Achilles Tendon: Physical Therapy Physical Therapy Facility at Achilles Injury Institute

Physical therapy is a conservative method of treatment used to treat Achilles injuries and conditions. The main goal of physical therapy is to stretch and strengthen the Achilles tendon and supporting muscles.This provides the foundation from which the most successful recovery stories stem from.

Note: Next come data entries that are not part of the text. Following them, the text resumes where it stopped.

Background: an optimization exercise with open tools, aiming at small area and a short achievable clock period. Do not read the settings as production practice.
Function was checked by simulation only, so behaviour that the tests miss may differ from the original.
Power figures rest on the tool's default switching activity, not on a simulated workload.

## Vr_HW2
module Vr_HW2(CLK, RST, IMEM_ADDR, IMEM_DATA, DMEM_ADDR, DMEM_RE, DMEM_WE, DMEM_WDATA, DMEM_RDATA);
  input CLK, RST;
  output [31:0] IMEM_ADDR;
  input  [31:0] IMEM_DATA;
  output [31:0] DMEM_ADDR;
  output DMEM_RE;
  output DMEM_WE;
  output [31:0] DMEM_WDATA;
  input  [31:0] DMEM_RDATA;
  wire [31:0] inst = IMEM_DATA;
  wire [5:0] op = inst[31:26];
  wire [4:0] rs = inst[25:21];
  wire [4:0] rt = inst[20:16];
  wire [4:0] rd = inst[15:11];
  wire [15:0] imm = inst[15:0];
  wire is_r   = (op == 6'b000000);
  wire is_lw  = (op == 6'b100011);
  wire is_sw  = (op == 6'b101011);
  wire is_beq = (op == 6'b000100);
  wire alu_sub = (is_r & (inst[5:0] == 6'b100010)) | is_beq;
  wire reg_write = is_r | is_lw;
  wire [4:0] wr = is_r ? rd : rt;
  reg [31:2] pc;
  assign IMEM_ADDR = {pc, 2'b00};
  reg [31:0] regs [0:31];
  wire [31:0] sel1, sel2, we_dec;
  wire [31:0] rd1, rd2;
  wire [95:0] rd1_h, rd2_h;  
  Vr_HW2_N_to_S_dec u_dec1 (.A(rs), .Y(sel1));
  Vr_HW2_N_to_S_dec u_dec2 (.A(rt), .Y(sel2));
  wire rst_n;
  Vr_HW2_inv u_rstn (.A(RST), .Y(rst_n));
  Vr_HW2_wdec u_decw (.A(wr), .EN(reg_write), .RSTN(rst_n), .Y(we_dec));  
  genvar i, k;
  generate
    for (i = 0; i < 32; i = i + 1) begin : g_rd
      wire [31:0] col;
      for (k = 0; k < 32; k = k + 1) begin : g_col
        assign col[k] = regs[k][i];
      end
      Vr_HW2_MUX_S_sel_M_bits u_rd1 (.SEL(sel1), .A(col), .H(rd1_h[3*i +: 3]));
      Vr_HW2_MUX_S_sel_M_bits u_rd2 (.SEL(sel2), .A(col), .H(rd2_h[3*i +: 3]));
      Vr_HW2_or3 u_or1 (.A(rd1_h[3*i +: 3]), .Y(rd1[i]));
      Vr_HW2_or3 u_or2 (.A(rd2_h[3*i +: 3]), .Y(rd2[i]));
    end
  endgenerate
  Vr_HW2_ripple_adder_M_bits u_addr (.A(rd1), .AH(rd1_h), .B({{16{imm[15]}}, imm}), .S(DMEM_ADDR));
  assign DMEM_RE    = is_lw;
  assign DMEM_WE    = is_sw;
  assign DMEM_WDATA = rd2;
  wire [31:0] alu, alu_x, alu_b;
  generate
    for (i = 0; i < 32; i = i + 1) begin : g_alub
      Vr_HW2_xor2 u_bx (.A(rd2[i]), .B(alu_sub), .Y(alu_b[i]));
    end
  endgenerate
  Vr_HW2_ALU u_alu (.A(rd1), .B(alu_b), .CI(alu_sub), .S(alu), .X(alu_x));
  wire eq, take;
  Vr_HW2_and32 u_eq (.A(alu_x), .Y(eq));
  ...
Size in the first run: about 3,100 cells after synthesis.
==> flow/config.mk <==
export PLATFORM = sky130hd
export DESIGN_NAME = Vr_HW2
export DESIGN_NICKNAME = Vr_HW2
export VERILOG_FILES = /design/flow/design.v
export SDC_FILE = /design/flow/constraint.sdc
export NUM_CORES = 4
export LEC_CHECK = 0
export CAP_MARGIN = 20
export CORE_MARGIN = 2
export CORE_UTILIZATION = 55
export CTS_BUF_LIST = sky130_fd_sc_hd__clkbuf_8
export CTS_CLUSTER_DIAMETER = 50
export CTS_CLUSTER_SIZE = 20
export SLEW_MARGIN = 20
export SYNTH_HIERARCHICAL = 1
==> flow/constraint.sdc <==
create_clock -name core_clock -period 25.0 [get_ports {CLK}]
set_input_delay 5.0000 -clock core_clock [delete_from_list [all_inputs] [get_ports {CLK}]]
set_output_delay 5.0000 -clock core_clock [all_outputs]
set_load 0.01 [all_outputs]
standard.sh (not shown) runs the stock make flow with config.mk's settings and CLKGATE_MAP_FILE= SYNTH_SCRIPT=/design/flow/synth_recipe.tcl, a recipe that flattens the netlist after the stock synthesis.
==> flow/flow/run.sh <==
#!/bin/bash
# The standard ORFS layout (standard.sh) with these changes:
#  - before floorplanning, flow/downsize.tcl sets combinational cells to
#    drive strength 1 (synthesis sizes each small module on its own);
#  - timing repair aims past the required slack (SETUP_SLACK_MARGIN) and may
#    change a cell's footprint;
#  - plain buffers (buf_2) on the ports.
# Each tool's log is under orfs/logs/; make's output is in flow_make.log.
set -euo pipefail
bash standard.sh MATCH_CELL_FOOTPRINT=0 SETUP_SLACK_MARGIN=12 TNS_END_PERCENT=0 \
  "PRE_FLOORPLAN_TCL=$PWD/flow/downsize.tcl" \
  "BUFFER_PORTS_ARGS=-buffer_cell sky130_fd_sc_hd__buf_2" finish > flow_make.log 2>&1
==> flow/flow/downsize.tcl <==
# Before floorplanning: set every combinational cell to its smallest drive
# strength (_1) of the same function; timing repair upsizes where needed.
set db [ord::get_db]
set n 0
foreach inst [[ord::get_db_block] getInsts] {
  set m [[$inst getMaster] getName]
  if { [regexp {^(sky130_fd_sc_hd__([a-z0-9]+))_([0-9]+)$} $m -> base fn sz] } {
    if { $sz > 1 && ![string match "*df*" $fn] && ![string match "*dl*" $fn] && ![string match "conb" $fn] } {
      set small [$db findMaster ${base}_1]
      if { $small != "NULL" } {
        $inst swapMaster $small
        incr n
      }
    }
  }
}
puts "downsize.tcl: set $n cells to drive strength 1"
The starting point passed the timing, design-rule and antenna checks.
This design comes from an exercise in tuning for small area on the open sky130 flow, not from production work. RTL that was checked went through simulation tests only; none was proved equivalent to the original.

job 101:
==> module booth_enc4, before the edit <==
module booth_enc4 (
    input  [7:0] k,
    output [3:0] one,
    output [3:0] two,
    output [3:0] neg
);
    wire [8:0] kx = {k, 1'b0};
    genvar i;
    generate
        for (i = 0; i < 4; i = i + 1) begin : dig
            wire b0 = kx[2*i];
            wire b1 = kx[2*i+1];
            wire b2 = kx[2*i+2];
            assign one[i] = b1 ^ b0;
            assign two[i] = (b2 & ~b1 & ~b0) | (~b2 & b1 & b0);
            assign neg[i] = b2;
        end
    endgenerate
endmodule
This design comes from an exercise in tuning for small area and a short achievable clock period on the open sky130 flow, not from production work. At most, simulation tests tie the RTL to the original design; equivalence was not proved.

## hb_filter
module hb_filter(input logic clk,
                 input logic reset_n,
                 input logic signed [15:0] x_in,
                 output logic signed [15:0] y_out);
For scale: roughly 34 I/O pins, ~31,000 sq um of cells after synthesis.
Settings: LEC_CHECK=0, CAP_MARGIN=20, CORE_MARGIN=2, CORE_UTILIZATION=40, SLEW_MARGIN=20; clock period 16.0 ns.
standard.sh (not shown) runs the stock make flow with config.mk's settings and CLKGATE_MAP_FILE= SYNTH_SCRIPT=/design/flow/synth_recipe.tcl, a recipe that flattens the netlist after the stock synthesis.
==> flow/flow/run.sh <==
#!/bin/bash
# Standard layout; synthesis skips Yosys's early "abc -fast" so that the full-adder
# trees written in the RTL reach extract_fa unchanged; repair aims at a large setup margin.
set -euo pipefail
bash standard.sh SYNTH_ARGS=-noabc SETUP_SLACK_MARGIN=11.65 CORE_UTILIZATION=55 CTS_CLUSTER_SIZE=20 CTS_CLUSTER_DIAMETER=80 finish > standard.log 2>&1
Edit:
==> flow/flow/run.sh (replaced) <==
#!/bin/bash
# Standard layout; synthesis skips Yosys's early "abc -fast" so that the full-adder
# trees written in the RTL reach extract_fa unchanged; repair aims at a large setup margin.
set -euo pipefail
bash standard.sh SYNTH_ARGS=-noabc SETUP_SLACK_MARGIN=11.65 CORE_UTILIZATION=50 CTS_CLUSTER_SIZE=25 CTS_CLUSTER_DIAMETER=90 finish > standard.log 2>&1
After rerunning:
- final cell count rose by 1.2%
- sequential share of layout area is about the same
- cell area is about the same
- global-route usage fell by 2.5 points
- worst setup slack is about the same
- first-iteration DRC count rose by 22%
- clock-buffer cell count fell by 6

Stretch & Strengthen the Achilles Tendon

For stretching and strengthening to help keep your Achilles tendon healthy, physical therapy is usually the best course of action. Achilles Injury Institute currently offer physical therapy services at our Santa Monica and Valencia facilities to help you get the most out of your conservative care exercises. There are also some exercises you can do on your own to help prevent future Achilles tendon injuries:

Gastrocnemius Muscle Stretch

You can stretch your calves, and by extension the Achilles tendons, by performing a split-legged stance with your toes pointing forward. Using a wall or a tree for support, bend your front knee slightly and keep your back knee straight. You should be able to feel the stretch in your calf muscle.

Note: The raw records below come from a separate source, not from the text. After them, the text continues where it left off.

Context: an optimization exercise on an open-source flow, tuned for small area and a short achievable clock period. The choices shown serve that exercise and are no tape-out recipe.
No functional check of the RTL was part of any run shown here.

$ cat design/flow/standard.sh
#!/bin/bash
# synth_recipe.tcl (not shown) runs the flow's synth.tcl, then flattens the netlist and writes it again
# the make line also repeats each setting of config.mk as NAME=value (left out here)
make -C /OpenROAD-flow-scripts/flow DESIGN_CONFIG=/design/flow/config.mk WORK_HOME=/design/flow/orfs CLKGATE_MAP_FILE= SYNTH_SCRIPT=/design/flow/synth_recipe.tcl "${@:-finish}"
$ cat design/flow/config.mk
export PLATFORM = sky130hd
export DESIGN_NAME = axis_Gauss_1x5
export DESIGN_NICKNAME = axis_Gauss_1x5
export VERILOG_FILES = /design/flow/design.v
export SDC_FILE = /design/flow/constraint.sdc
export NUM_CORES = 4
export LEC_CHECK = 0
export CAP_MARGIN = 20
export CORE_MARGIN = 2
export CORE_UTILIZATION = 40
export SETUP_SLACK_MARGIN = 5
export SLEW_MARGIN = 20
export SYNTH_HIERARCHICAL = 1
export SYNTH_MINIMUM_KEEP_SIZE = 0
$ cat design/flow/flow/run.sh
#!/bin/bash
# Layout flow: the standard flow, with plain buffers on the ports and a clock
# tree without dummy loads.
export BUFFER_PORTS_ARGS="-buffer_cell sky130_fd_sc_hd__buf_2"
export CTS_ARGS="-sink_clustering_enable -repair_clock_nets -dont_use_dummy_load"
bash standard.sh > standard.log 2>&1
This design comes from an exercise in tuning for small area on the open sky130 flow, not from production work. No activity file was given, so power comes from the tool's default toggle rates.

==> job 648: inputs <==
Design RhythmGame_Top, start of the top module:
module RhythmGame_Top (
    input  wire        CLOCK_50,
    input  wire [3:0]  KEY,
    input  wire [9:0]  SW,
    output wire [6:0]  HEX0, HEX1, HEX2, HEX3, HEX4, HEX5,
    output wire [9:0]  LEDR,
    output wire [7:0]  o_DM_Row,
    output wire [7:0]  o_DM_Col,
    output wire        o_Piezo
);
clock: 25.0 ns
lec_check: 0
cap_margin: 20
core_margin: 2
core_utilization: 65
slew_margin: 20
standard.sh (not shown) runs the stock make flow with config.mk's settings and CLKGATE_MAP_FILE= SYNTH_SCRIPT=/design/flow/synth_recipe.tcl, a recipe that flattens the netlist after the stock synthesis.
==> flow/flow/run.sh <==
#!/bin/bash
# Standard synthesis, then the combinational logic is re-mapped for area with
# ABC (flip-flops untouched), then the standard layout steps. Ports are
# buffered with the smallest buffer; CTS takes the arguments in cts_args.txt.
set -euo pipefail
HERE=$(pwd)
RES=$HERE/orfs/results/$FLOW_PLATFORM/RhythmGame_Top/base
bash standard.sh $RES/1_2_yosys.v > synth.log 2>&1
cp $RES/1_2_yosys.v $HERE/1_2_yosys_standard.v
export REOPT_LIB=$FLOW_HOME/platforms/$FLOW_PLATFORM/lib/sky130_fd_sc_hd__tt_025C_1v80.lib
export REOPT_IN=$HERE/1_2_yosys_standard.v
export REOPT_OUT=$RES/1_2_yosys.v
export REOPT_ABC=$HERE/flow/reopt.abc
export REOPT_DONT_USE="$(make -s -C $FLOW_HOME DESIGN_CONFIG=$FLOW_CONFIG print-DONT_USE_CELLS 2>/dev/null | sed "s/^DONT_USE_CELLS: //")"
echo "dont use: $REOPT_DONT_USE" > reopt.log
yosys -c flow/reopt.tcl >> reopt.log 2>&1
touch $RES/1_2_yosys.v
bash standard.sh "BUFFER_PORTS_ARGS=-buffer_cell sky130_fd_sc_hd__buf_1" \
  "CTS_ARGS=$(cat flow/cts_args.txt)" finish > layout.log 2>&1
==> flow/flow/cts_args.txt <==
-sink_clustering_enable -repair_clock_nets -buf_list sky130_fd_sc_hd__clkbuf_4 sky130_fd_sc_hd__clkbuf_8 -dont_use_dummy_load
==> flow/flow/reopt.abc <==
strash; &get -n; &deepsyn -T 30; &put; dch -f; amap
==> flow/flow/reopt.tcl <==
# Re-optimise the combinational logic of the standard synthesis netlist.
# Flip-flops and tie cells stay as they are (same instances, names and types);
# every other cell is read as its liberty function, flattened and re-mapped.
yosys -import
set lib $::env(REOPT_LIB)
set in  $::env(REOPT_IN)
set out $::env(REOPT_OUT)
read_liberty -ignore_miss_func $lib
read_verilog $in
hierarchy -top $::env(FLOW_TOP)
blackbox sky130_fd_sc_hd__df* sky130_fd_sc_hd__edf* sky130_fd_sc_hd__sdf* sky130_fd_sc_hd__conb_1
flatten
hierarchy -top $::env(FLOW_TOP)
opt -purge
set du {}
foreach c $::env(REOPT_DONT_USE) { lappend du -dont_use $c }
abc -liberty $lib {*}$du -script $::env(REOPT_ABC)
opt_clean -purge
hierarchy -top $::env(FLOW_TOP)
stat -liberty $lib
write_verilog -noattr -nohex -nodec $out
==> inputs of job 2941, as changes to job 648 <==
==> flow/flow/cts_args.txt (replaced) <==
-sink_clustering_enable -repair_clock_nets -buf_list {sky130_fd_sc_hd__clkbuf_2 sky130_fd_sc_hd__clkbuf_4 sky130_fd_sc_hd__clkbuf_8} -dont_use_dummy_load -balance_levels
==> key figures <==
Run status
  – Outcome: no timing/DRC/antenna violations

Placement
  – Detailed Place HPWL: 12100 µm

Floorplanning
  – Die span in x: 118 µm

Cells and area
  – Number of non-clock inverters in the layout: 171
  – Total of clock buffers placed in the layout: 17

Setup path
  – Slowest cell delay on critical path: 0.39 ns

Routing
  – Routed Antenna Nets: 0
  – Detailed-route DRC error count: 0

Power
  – Highest ir drop seen on vdd: 0.0000504 V
  – Top power consumer group: registers

Global routing
  – Overflow after GRT: 0
  – Met1 global-route usage: 0.350

STA
  – Tcrit/Tclk final: 0.478

Clocking
  – Clock net sink count: 188
The numbers above come from job 2941.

Hold the stretch for 30 seconds and repeat 2-3 times on each side.

 

Soleus Muscle and Achilles Tendon Stretch

This stretch is similar to the gastrocnemius muscle stretch, with one key difference. Instead of keeping the back knee straight, bend both knees slightly in this pose. The stretching should be felt deep in the calf muscle.

With either stretch, it is important to remember not to overdo it. Overstretching can be damaging to the tendon. Each pose should be held for 30 seconds for each leg. If you have an existing Achilles injury, see your local Achilles tendon specialist for instructions on how to safely stretch your tendon.